*Work instruction*. From the first line of the records through the line containing "export DESIGN_NICKNAME = d", retype every line exactly and nothing else.

*Data to examine*.
****************************************
==> config.mk <==
export PLATFORM = sky130hd
export DESIGN_NAME = territory_tally_flat
export DESIGN_NICKNAME = d
export VERILOG_FILES = /design/src/rtl/territory_tally_pkg.sv /design/src/rtl/territory_tally_if.sv /design/src/rtl/territory_tally_xy_scanner.sv /design/src/rtl/territory_tally.sv /design/src/flat_wrapper.sv
export SDC_FILE = /design/constraint.sdc
export NUM_CORES = 1
export LEC_CHECK = 0
export BUFFER_PORTS_ARGS = -buffer_cell sky130_fd_sc_hd__buf_2
export CORE_AREA = 2 2 137 139
export CTS_CLUSTER_SIZE = 20
export DETAILED_ROUTE_END_ITERATION = 10
export DIE_AREA = 0 0 139 141
export HOLD_SLACK_MARGIN = 0.03
export PLACE_DENSITY_LB_ADDON = 0.3
export SLEW_MARGIN = 20
export SYNTH_ARGS = -nofsm -noshare
export SYNTH_HDL_FRONTEND = slang
export SYNTH_SLANG_ARGS = --single-unit
==> constraint.sdc <==
create_clock -name CLOCK_50 -period 6 [get_ports CLOCK_50]
set_input_delay 0.6 -clock CLOCK_50 [delete_from_list [all_inputs] [get_ports CLOCK_50]]
set_output_delay 0.6 -clock CLOCK_50 [all_outputs]
set_load 0.02 [all_outputs]
==> src/rtl/territory_tally_pkg.sv <==
// territory_tally_pkg: screen geometry, player colour codes, FSM states and {x,y} address packing
package territory_tally_pkg;
    localparam int SCREEN_W = 160;
    localparam int SCREEN_H = 120;
    localparam int CNT_W    = 15;
    localparam logic [2:0] PLAYER_COL [4] = '{3'b001, 3'b010, 3'b100, 3'b110};
    typedef enum logic [2:0] {IDLE, SCAN, DRAIN, DECIDE, DONE} state_t;
    function automatic logic [14:0] pack_xy(input logic [7:0] x, input logic [6:0] y);
        return {x, y};
    endfunction
endpackage

==> src/rtl/territory_tally_if.sv <==
// territory_tally_if: request/RAM-read/result bundle of the territory tally
//   slave  (tally side): start, ram_q in; ram_address, busy, done, p1..p4_count, winner out
//   master (requester/RAM side): the mirror image
interface territory_tally_if;
    import territory_tally_pkg::*;
    logic             start;
    logic [2:0]       ram_q;
    logic [14:0]      ram_address;
    logic             busy;
    logic             done;
    logic [CNT_W-1:0] p1_count;
    logic [CNT_W-1:0] p2_count;
    logic [CNT_W-1:0] p3_count;
    logic [CNT_W-1:0] p4_count;
    logic [1:0]       winner;
    modport master (
        output start, ram_q,
        input  ram_address, busy, done, p1_count, p2_count, p3_count, p4_count, winner
    );
    modport slave (
        input  start, ram_q,
        output ram_address, busy, done, p1_count, p2_count, p3_count, p4_count, winner
    );
endinterface

==> src/rtl/territory_tally_xy_scanner.sv <==
// territory_tally_xy_scanner: x/y sweep counters (y inner) producing the registered RAM read address
//   CLOCK_50     in   system clock
//   resetn       in   asynchronous active-low reset
//   clear        in   restart at {0,0}
//   step         in   advance one cell; holds once the last cell is reached
//   last         out  current address is (H_RES-1, V_RES-1)
//   ram_address  out  {x,y}
module territory_tally_xy_scanner
    import territory_tally_pkg::*;
#(
    parameter int H_RES = SCREEN_W,
    parameter int V_RES = SCREEN_H
) (
    input  logic        CLOCK_50,
    input  logic        resetn,
    input  logic        clear,
    input  logic        step,
    output logic        last,
    output logic [14:0] ram_address
);
    logic [7:0] x;
    logic [6:0] y;
    logic       y_wrap;

    assign y_wrap      = y == 7'(V_RES - 1);
    assign last        = y_wrap && (x == 8'(H_RES - 1));
    assign ram_address = pack_xy(x, y);

    always_ff @(posedge CLOCK_50 or negedge resetn) begin
        if (!resetn) begin
            x <= '0;
            y <= '0;
        end else if (clear) begin
            x <= '0;
            y <= '0;
        end else if (step && !last) begin
            y <= y_wrap ? '0 : y + 7'd1;
            x <= y_wrap ? x + 8'd1 : x;
        end
    end
endmodule

==> src/rtl/territory_tally.sv <==
// territory_tally: sweeps the territory RAM once per start and reports per-player counts and the winner
//   CLOCK_50  in     system clock
//   resetn    in     asynchronous active-low reset
//   bus       slave  start, ram_q in; ram_address, busy, done, p1..p4_count, winner out
module territory_tally
    import territory_tally_pkg::*;
#(
    parameter int H_RES       = SCREEN_W,
    parameter int V_RES       = SCREEN_H,
    parameter int RAM_LATENCY = 1
) (
    input logic              CLOCK_50,
    input logic              resetn,
    territory_tally_if.slave bus
);
    // vld holds only the final in-flight read when the drain is complete
    localparam logic [RAM_LATENCY-1:0] VLD_LAST = RAM_LATENCY'(1) << (RAM_LATENCY - 1);

    state_t                 state, state_nx;
    logic [RAM_LATENCY-1:0] vld;
    logic [CNT_W-1:0]       cnt [4];
    logic [1:0]             win, win_nx;
    logic                   last, accept;

    assign accept          = (state == IDLE) && bus.start;
    assign bus.busy        = state != IDLE;
    assign bus.done        = state == DONE;
    assign bus.p1_count    = cnt[0];
    assign bus.p2_count    = cnt[1];
    assign bus.p3_count    = cnt[2];
    assign bus.p4_count    = cnt[3];
    assign bus.winner      = win;

    territory_tally_xy_scanner #(.H_RES(H_RES), .V_RES(V_RES)) u_scan (
        .CLOCK_50    (CLOCK_50),
        .resetn      (resetn),
        .clear       (accept),
        .step        (state == SCAN),
        .last        (last),
        .ram_address (bus.ram_address)
    );

    always_ff @(posedge CLOCK_50 or negedge resetn) begin
        if (!resetn) state <= IDLE;
        else         state <= state_nx;
    end

    always_comb begin
        state_nx = state;
        case (state)
            IDLE:    state_nx = bus.start ? SCAN : IDLE;
            SCAN:    state_nx = last ? DRAIN : SCAN;
            DRAIN:   state_nx = ((vld & ~VLD_LAST) == '0) ? DECIDE : DRAIN;
            DECIDE:  state_nx = DONE;
            DONE:    state_nx = IDLE;
            default: state_nx = IDLE;
        endcase
    end

    // strict greater-than keeps the lowest index on ties
    always_comb begin
        win_nx = 2'd0;
        for (int i = 1; i < 4; i++)
            if (cnt[i] > cnt[win_nx]) win_nx = 2'(i);
    end

    // every SCAN cycle puts one read on the bus; its data arrives RAM_LATENCY cycles later
    always_ff @(posedge CLOCK_50 or negedge resetn) begin
        if (!resetn) begin
            vld <= '0;
            win <= '0;
            for (int i = 0; i < 4; i++) cnt[i] <= '0;
        end else begin
            vld <= (vld << 1) | RAM_LATENCY'(state == SCAN);
            for (int i = 0; i < 4; i++)
                if (accept) cnt[i] <= '0;
                else if (vld[RAM_LATENCY-1] && bus.ram_q == PLAYER_COL[i]) cnt[i] <= cnt[i] + CNT_W'(1);
            if (state == DECIDE) win <= win_nx;
        end
    end
endmodule

==> src/flat_wrapper.sv <==
// flat-port wrapper written by rule: the top's interface ports become plain ports
module territory_tally_flat import territory_tally_pkg::*;
#(
    parameter int H_RES       = SCREEN_W,
    parameter int V_RES       = SCREEN_H,
    parameter int RAM_LATENCY = 1
)
  (CLOCK_50, resetn, bus_start, bus_ram_q, bus_ram_address, bus_busy, bus_done, bus_p1_count, bus_p2_count, bus_p3_count, bus_p4_count, bus_winner);
  territory_tally_if bus_i ();
  input logic CLOCK_50;
  input logic resetn;
  input wire logic [$bits(bus_i.start)-1:0] bus_start;
  input wire logic [$bits(bus_i.ram_q)-1:0] bus_ram_q;
  output wire logic [$bits(bus_i.ram_address)-1:0] bus_ram_address;
  output wire logic [$bits(bus_i.busy)-1:0] bus_busy;
  output wire logic [$bits(bus_i.done)-1:0] bus_done;
  output wire logic [$bits(bus_i.p1_count)-1:0] bus_p1_count;
  output wire logic [$bits(bus_i.p2_count)-1:0] bus_p2_count;
  output wire logic [$bits(bus_i.p3_count)-1:0] bus_p3_count;
  output wire logic [$bits(bus_i.p4_count)-1:0] bus_p4_count;
  output wire logic [$bits(bus_i.winner)-1:0] bus_winner;
  assign bus_i.start = bus_start;
  assign bus_i.ram_q = bus_ram_q;
  assign bus_ram_address = bus_i.ram_address;
  assign bus_busy = bus_i.busy;
  assign bus_done = bus_i.done;
  assign bus_p1_count = bus_i.p1_count;
  assign bus_p2_count = bus_i.p2_count;
  assign bus_p3_count = bus_i.p3_count;
  assign bus_p4_count = bus_i.p4_count;
  assign bus_winner = bus_i.winner;
  territory_tally #(.H_RES(H_RES), .V_RES(V_RES), .RAM_LATENCY(RAM_LATENCY)) u_core (.CLOCK_50(CLOCK_50), .resetn(resetn), .bus(bus_i));
endmodule
# After elaboration in Yosys (flattened, before gate mapping)
# Cells that the tools add are included.
# op_classes
add_sub_neg,6
n_lt_le_gt_ge,5
eq_ne,10
n_mux,26
n_bitwise,2
reduce_logical,17
# ops
cell,count
$mux W15,12
$add A15 B1 Y15 const B,4
$bmux W15 S2,2
$gt A15 B15 Y1,3
$mux W8,3
$mux W7,3
$pmux W3 S4,1
$reduce_bool A2 Y1,6
$eq A3 B2 Y1 const B,3
$eq A3 B3 Y1 const B,3
$add A8 B1 Y8 const B,1
$eq A8 B8 Y1 const B,1
$add A7 B1 Y7 const B,1
$eq A7 B7 Y1 const B,1
$logic_and A1 B1 Y1,7
$eq A3 B1 Y1 const B,2
$ge A3 B3 Y1 const B,2
$mux W2,3
$logic_not A3 Y1,1
$not A1 Y3,1
$not A2 Y3,1
$reduce_bool A3 Y1,1
$mux W1,2
$reduce_and A2 Y1,1
$logic_not A1 Y1,1
# totals
register_bits,81
in_bits,6
output_inout_bits,79
word_cells,75

# Longest topological paths before layout
# logic_depth
depth_word,14
mapped_depth,23
depth_no_buf,21

# Cells and area by module
# Synthesis repeated with hierarchy kept, for this count alone.
# hier_totals
hier_cells,579
hier_area_um2,5381.4
# by_module_without_submodules
mod,n_inst,cells_per_inst,area_each_um2
territory_tally,1,486,4493.1
territory_tally_xy_scanner,1,93,888.4

# Worst setup path before layout
# OpenSTA, ideal clock, no wires.
# synth_timing
path_type,reg-to-reg
start,"register u_core.cnt, in the netlist u_core.bus.p1_count[4]"
end,register u_core.win[1] (netlist: u_core.bus.winner[1])
arrival_time_ps,4805
required_ps,5871
slack_ps,1067
path_stages_with_launch,24
n_path_buf,2
synth_period_minus_slack_ps,4933
path_cell_list,dfrtp_1 inv_1 ha_1 nand4_1 a21oi_1 o31ai_2 a21oi_4 buf_8 mux2i_1 ha_1 a21oi_1 a31oi_1 a211oi_1 a21oi_1 clkinv_1 buf_2 mux2_2 ha_1 a21o_1 a221o_1 a221oi_1 o21ai_0 a21boi_0 a21oi_1
# synth_via
elab_chain_cells,14
# synth_lines
element,line_no,text
start: declaration,territory_tally.sv:21,logic [CNT_W-1:0] cnt [4];
start signal: indexed assignment,territory_tally.sv:77,else if (vld[RAM_LATENCY-1] && bus.ram_q == PLAYER_COL[i]) cnt[i] <= cnt[i] + CNT_W'(1);
$gt A15 B15 Y1,territory_tally.sv:64,if (cnt[i] > cnt[win_nx]) win_nx = 2'(i);
$mux W1,territory_tally.sv:64,
$not A1 Y3 (not written as such),territory_tally.sv:64,
$bmux W15 S2,territory_tally.sv:64,
$mux W15 (not written as such) (2 in a row),territory_tally.sv:64,
$gt A15 B15 Y1,territory_tally.sv:64,
$mux W2,territory_tally.sv:64,
$not A2 Y3 (not written as such),territory_tally.sv:64,
$bmux W15 S2,territory_tally.sv:64,
$mux W15 (not written as such) (2 in a row),territory_tally.sv:64,
$gt A15 B15 Y1,territory_tally.sv:64,
$mux W2 (*),territory_tally.sv:64,
end signal: assignment,territory_tally.sv:78,if (state == DECIDE) win <= win_nx;
end: declaration,territory_tally.sv:22,"logic [1:0] win, win_nx;"
# Every way passes the cells marked *; elsewhere a longest branch is shown, timed or not. The select of a mux whose other input is x is not followed.
# A chain may end at the register's enable or synchronous reset.

# Final worst setup path
# layout_timing
start,"register u_core.cnt, in the netlist u_core.bus.p1_count[13]"
end,register u_core.win[0] (netlist: u_core.bus.winner[0])
# Same word-level chain as after synthesis.

==> summary.md <==
| Metric | Value |
|---|---|
| Maxcap violations | `0` |
| Total number of vias | `4250` |
| Initial antenna violation count | `0` |
| Startpoint Class | `flip-flop` |
| Area of the multi-input gates | `3060 um^2` |
| Post-DR wirelength/cell | `15.2 um` |
| Asr flop ratio synth | `100%` |
| Register area | `2030 um^2` |
| Post-synth top area share | `38.2%` |
| CTS root buffer | `clkbuf_16` |
| Worst-path clk slew | `0.07 ns` |
| Max Slew Vio Count | `0` |
| Reg-to-reg critical path startpoint | `u_core.bus.p1_count[13]` |
| Fin crit share | `89.5%` |
| Required @ worst endpoint | `6.23 ns` |
| Drt pass-1 iters | `4` |
| Clock power frac | `26.1%` |
| Slowest CP cell | `dfrtp_1` |
| Top FF cell, synth | `dfrtp_1` |
| Slew HR | `30.3%` |
| Core area | `18300 um^2` |
| Setup Crit Path Kind | `flip-flop to flip-flop` |
| Flop pwr share | `39.4%` |
| Final worst slack | `0.633 ns` |
| Sw Pwr | `817 uW` |
| Sequential fraction of the synthesis area | `38.2%` |
| Number of global-route vias before repair | `4026` |
| Final TNS setup | `0 ns` |
| Post-Route WL | `13400 um` |
| Die width | `139 um` |
| Diode count | `0` |
| Share of layout cells above drive strength 1 | `21.4%` |
| Global-route usage over all layers | `14.1%` |
| Number of synthesized flops with an enable pin | `0` |
| Mapped Area | `5310 um^2` |
| Congestion Overflow GR | `0` |
| Nets | `702` |
| Pwr Density | `323 nW/um^2` |
| Synthesized Nets | `615` |
| Top post-synthesis cells by area | `dfrtp_1 (38%), ha_1 (12%), xnor2_1 (6.3%)` |
| Delay of the slowest critical-path stage | `0.45 ns` |
| Path category of the worst min-delay check | `input port to asynchronous set/reset pin` |
| Hpwl dp | `10000 um` |
| Int Power | `1210 uW` |
| Total chip power | `2030 uW` |
| Final core occ | `34.4%` |
| # port buffers | `84` |
| Finish-stage setup viols | `0` |
| Global-route wire length before repair | `22100 um` |
| Final hold violations | `0` |
| Worst skew pair latency | `0.35 ns` |
| Starting Density | `29.1%` |
| Lkg Pwr | `0.00292 uW` |
| R2R depth | `22` |
| Crit-path cells | `inv_1 > ha_1 > nand4_1 > nor2_1 > o31ai_2 > a21oi_4 > buf_4 > mux2i_1 > ha_1 > a21oi_1 > a31oi_1 > a211oi_1 > a21oi_1 > clkinvlp_4 > mux2_2 > ha_1 > a21o_1 > a221o_1 > a221oi_1 > o21ai_0 > a21boi_0 > a21oi_1` |
| Max Clk Rate | `0.186 GHz` |
| Post-synthesis compound-gate area fraction | `8.01%` |
| Multiplexer area fraction after synthesis | `6.86%` |
| Die area | `19600 um^2` |
| Cell count after synthesis | `558` |
| P&R area growth vs syn | `18.3%` |
| # rows | `50` |
| Largest family of logic cells by synthesized area | `simple AND/OR/NAND/NOR gates` |
| Setup slack, reg-to-reg | `0.63 ns` |
| Gate power share | `34.4%` |
| Largest net degree at the start of global routing | `72` |
| IO Pins | `85` |
| Max clock buf depth | `2` |
| Status | `completed` |
| TritonCTS clock tree | `built` |
| Setup Skew | `0.0110 ns` |
| Flops & latches, synth | `81` |
| # clock sinks | `81` |
| Synth cell types | `54` |
| RSZ-0062 raised after global routing | `false` |
| Setup crit end kind | `flip-flop` |
| Via density | `4.81` |
| Max IR drop VDD | `180 uV` |
| Adder-cell share of the synthesized area | `12.0%` |
| Num CTS Buffers | `9` |
| Yosys warning total | `0` |
| Cell taking the most area after synthesis | `dfrtp_1` |
| Switching share of power | `40.2%` |
| H-tree depth | `3` |
| Post-synthesis simple-gate area fraction | `22.1%` |
| Mean Syn Cell Area | `9.52 um^2` |
| Worst Path Max Fanout | `10` |
| DRC Markers | `0` |
| DIE HEIGHT | `141 um` |
| Post-Synth XOR/XNOR Area | `8.74%` |
| Initial DRC Count | `229` |
| Worst slew pin tran | `1.05 ns` |
| Pre-CTS setup slack | `0.453 ns` |
| Hold buffers post-CTS | `0` |
| GPL Wtd Cong | `0.828` |
| Reg2reg end | `u_core.bus.winner[0]` |
| Tmin final | `5.37 ns` |
| Fill cells | `1905` |
| Number of routed nets with antenna violations | `0` |
| Critical Path AT | `5.59 ns` |
==> per-layer routing <==
layer	vias to the layer above	track usage (%)	wire, um	part of all wire, %
li1	2148	-	-	-
met1	2008	19.1	6550	49
met2	83	21.2	5800	43
met3	11	4.89	886	6.6
met4	0	4.15	158	1.2
met5	-	0	0	0
==> logic make-up (layout without fill, tap and decap cells) <==
| group | after synthesis | in the layout |
|---|---|---|
| AOI/OAI and AO/OA | 71 | 71 |
| xor gates and xnor gates | 53 | 53 |
| adders and majority gates | 51 | 51 |
| buffers and inverters | 52 | 144 |
| DFF | 81 | 81 |
| muxes | 34 | 34 |
| and+or+nand+nor | 216 | 216 |
==> sequential cells by signal (all words and copies together) (netlist names) <==
register             cells
u_core.u_scan.y          7
u_core.u_scan.x          8
u_core.state             3
u_core.bus.p2_count     15
u_core.bus.winner        2
u_core.bus.p1_count     15
u_core.bus.p4_count     15
u_core.vld               1
u_core.bus.p3_count     15
==> critical path: cells and delay by family, from the launching register on <==
| kind | cells | cell delay [ns] |
|---|---|---|
| AOI/OAI and AO/OA | 12 | 2.32 |
| adders and majority gates | 3 | 0.90 |
| DFF | 1 | 0.45 |
| buffers and inverters | 3 | 0.55 |
| muxes | 2 | 0.66 |
| and+or+nand+nor | 2 | 0.38 |
==> metrics by stage <==
stage,area (um^2),hold WS [ns],std cells
4_1_cts,6230,0.0655,878
3_3_place_gp,5960,0.450,862
2_1_floorplan,5310,0.304,558
3_5_place_dp,5960,0.448,862
6_report,6280,0.0726,884
5_1_grt,6280,0.0728,884
==> synthesized netlist by cell type (2+ instances only) <==
master,count
nor2_1,71
and4_1,8
nor2b_1,4
buf_2,4
nand3_1,28
or3_1,12
a21o_1,2
nand4_1,23
nor4_1,3
a211oi_1,4
and2_1,2
dfrtp_1,81
xnor2_1,38
inv_1,35
and3_1,8
nor3_1,6
mux2i_1,18
o31ai_1,3
o21ai_0,23
nand2_1,28
and4bb_2,3
mux2_2,14
ha_1,51
xor2_1,15
a21boi_0,2
a21oi_1,30
buf_1,2
nand2b_1,4
clkbuf_1,7
nor3b_2,3
nand3b_1,3
==> final cells by class <==
class	count	share of cell area (%)
well taps	234	4.66
clock buffers	9	3.58
flip-flops and latches	81	32.3
clock inverters	7	0.856
multi-input cells	425	48.7
inverters	36	2.21
repair buffers	92	7.69
==> layout by cell type, fill, tap and decap left out, types with 2 or more instances in the layout <==
| cell | netlist | final |
|---|---|---|
| a211oi_1 | 4 | 4 |
| a21boi_0 | 2 | 2 |
| a21o_1 | 2 | 2 |
| a21oi_1 | 30 | 30 |
| and2_1 | 2 | 2 |
| and3_1 | 8 | 8 |
| and4_1 | 8 | 8 |
| and4bb_2 | 3 | 3 |
| buf_2 | 4 | 83 |
| buf_4 | 0 | 9 |
| clkbuf_16 | 0 | 9 |
| clkinv_2 | 0 | 2 |
| clkinv_4 | 0 | 2 |
| dfrtp_1 | 81 | 81 |
| ha_1 | 51 | 51 |
| inv_1 | 35 | 35 |
| inv_6 | 0 | 3 |
| mux2_2 | 14 | 14 |
| mux2i_1 | 18 | 18 |
| nand2_1 | 28 | 28 |
| nand2b_1 | 4 | 4 |
| nand3_1 | 28 | 28 |
| nand3b_1 | 3 | 3 |
| nand4_1 | 23 | 23 |
| nor2_1 | 71 | 71 |
| nor2b_1 | 4 | 4 |
| nor3_1 | 6 | 6 |
| nor3b_2 | 3 | 3 |
| nor4_1 | 3 | 3 |
| o21ai_0 | 23 | 23 |
| o31ai_1 | 3 | 3 |
| or3_1 | 12 | 12 |
| xnor2_1 | 38 | 38 |
| xor2_1 | 15 | 15 |
==> how the worst max path moves through the flow <==
stage	start	depth (start not counted)	slack (ns)	endpoint
floorplan	u_core.bus.p1_count[4]	23	1.07	u_core.bus.winner[1]
global placement	u_core.bus.p2_count[3]	21	0.56	u_core.bus.winner[1]
detailed placement	u_core.bus.p1_count[13]	22	0.45	u_core.bus.winner[1]
CTS	u_core.bus.p1_count[13]	22	0.44	u_core.bus.winner[1]
global route	u_core.bus.p1_count[13]	22	0.06	u_core.bus.winner[1]
finish	u_core.bus.p1_count[13]	22	0.63	u_core.bus.winner[0]
==> repair_timing <==
| item | in CTS | in global routing |
|---|---|---|
| gates resized for setup | 0 | 1 |
| buffers inserted | 0 | 6 |
| endpoints found under the setup margin | 0 | 2 |
==> power groups by stage <==
stage          combinational [uW]  sequential, uW  clock [uW]
3_3_place_gp                  702             810           0
6_report                      700             801         530
5_1_grt                       803             819         572
2_1_floorplan                 373             883           0
4_1_cts                       706             800         549
3_5_place_dp                  701             808           0
Power figures use the tool's default switching activity.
****************************************
*Response box*.
==> config.mk <==
export PLATFORM = sky130hd
export DESIGN_NAME = territory_tally_flat
export DESIGN_NICKNAME = d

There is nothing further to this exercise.